The spec began as a faithful translation of the assignment rubric into a system architecture. The first draft was structurally sound but empirically untested — I had built a machine that looked correct from the outside.
The first revision was triggered by a single observation: the citation graph showed 1 node. Tracing backward, I found the root cause was not in the visualization layer but two levels deeper — the collection pipeline never called the citation API, so the database table was always empty. This cascaded silently: the graph route queried an empty table, found no neighbors, and returned the seed alone.
This forced a more honest framing of the spec: not "build the modules" but "build modules that produce real output on real data." The second spec treated API response times and data distributions as first-class constraints. Every module got a verification step: what does the actual HTTP response look like? What does the year distribution of collected papers look like? Only then did the remaining bugs surface — the report persistence issue and the empty institutions chart, both invisible from reading code alone.
The AI's output was strongest where the problem was well-scoped and verification was cheap: the debate module (4 differentiated roles × 3 rounds of genuine back-and-forth argumentation), the research proposal generator (structured JSON → formal proposal text with novelty scoring), and the trend narrative engine (statistical claims with p-values from corpus data). These required no iteration — the first generation was production-quality.
The citation graph visualization was a genuine surprise. The force-directed layout with opacity-encoded recency, hub glow effects, trajectory highlights, and a minimal dark aesthetic emerged from one implementation pass. The report HTML export — a typeset, dark-themed document with appendix tables — was similarly complete without revision.
I think there are two:
Architectural diagnosis. When the graph returned 1 node, the natural AI response (if prompted naively to "fix the graph") would have been to modify the frontend rendering logic. The actual bug was in the pipeline — a missing API call three layers away. Tracing causality through a multi-service system requires holding the whole architecture in working memory and reasoning about what should be in the database versus what is. The AI assisted effectively once I had identified and scoped the problem; it could not surface the problem itself.
Honest constraint acceptance. For fast-moving topics, 2025 papers represented only ~33% of the corpus because Semantic Scholar's index lags preprint submissions by weeks. The correct response is transparency about this constraint, not workarounds. That judgment — between apparent completeness and actual accuracy — is not delegatable.

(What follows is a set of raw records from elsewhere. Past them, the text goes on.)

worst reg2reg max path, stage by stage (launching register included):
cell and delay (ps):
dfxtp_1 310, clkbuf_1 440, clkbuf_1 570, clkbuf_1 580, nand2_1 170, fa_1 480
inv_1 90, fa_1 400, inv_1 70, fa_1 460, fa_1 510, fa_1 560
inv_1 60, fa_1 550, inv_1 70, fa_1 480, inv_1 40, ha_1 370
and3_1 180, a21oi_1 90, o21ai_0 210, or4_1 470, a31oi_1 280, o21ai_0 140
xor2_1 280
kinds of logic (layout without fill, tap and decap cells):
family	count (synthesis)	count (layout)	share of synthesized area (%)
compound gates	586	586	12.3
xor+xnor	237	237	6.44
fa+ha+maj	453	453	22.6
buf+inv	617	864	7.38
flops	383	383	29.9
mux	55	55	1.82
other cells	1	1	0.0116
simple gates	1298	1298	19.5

Stick with one main code gen tool. In the begining, I used an end-to-end app generation tool (whatever you call it), called "replit (https://replit.com)". I was intended to use it to generate a MVP version and modify it with more fine-grained claude code later. But I found it time-consuming to immigrate code from replit to my local machine and github. Barely you need to refract the project to deduplicate the code caused by replit configuration.
Separate "does it run" from "does it work." The AI-generated scaffolding was impressive precisely because it ran — routes registered, tabs rendered, queries returned. This creates a false sense of completion. The instinct to ship something that looks done is amplified by AI tools because the gap between a working skeleton and a working system is invisible until you inject real data and observe real outputs.
Invest earlier in data inspection. The year-distribution bug and the empty institutions chart were both detectable with two SQL queries. I found them late because I was reading code, not querying data. With AI tools accelerating implementation, the bottleneck shifts toward verification — and verification requires looking at actual outputs, not plausible logic.
The deeper lesson: AI collapses the cost of generating plausible implementations to near zero. What remains expensive — and compounds in value as the generated surface area grows — is the judgment required to distinguish plausible from correct.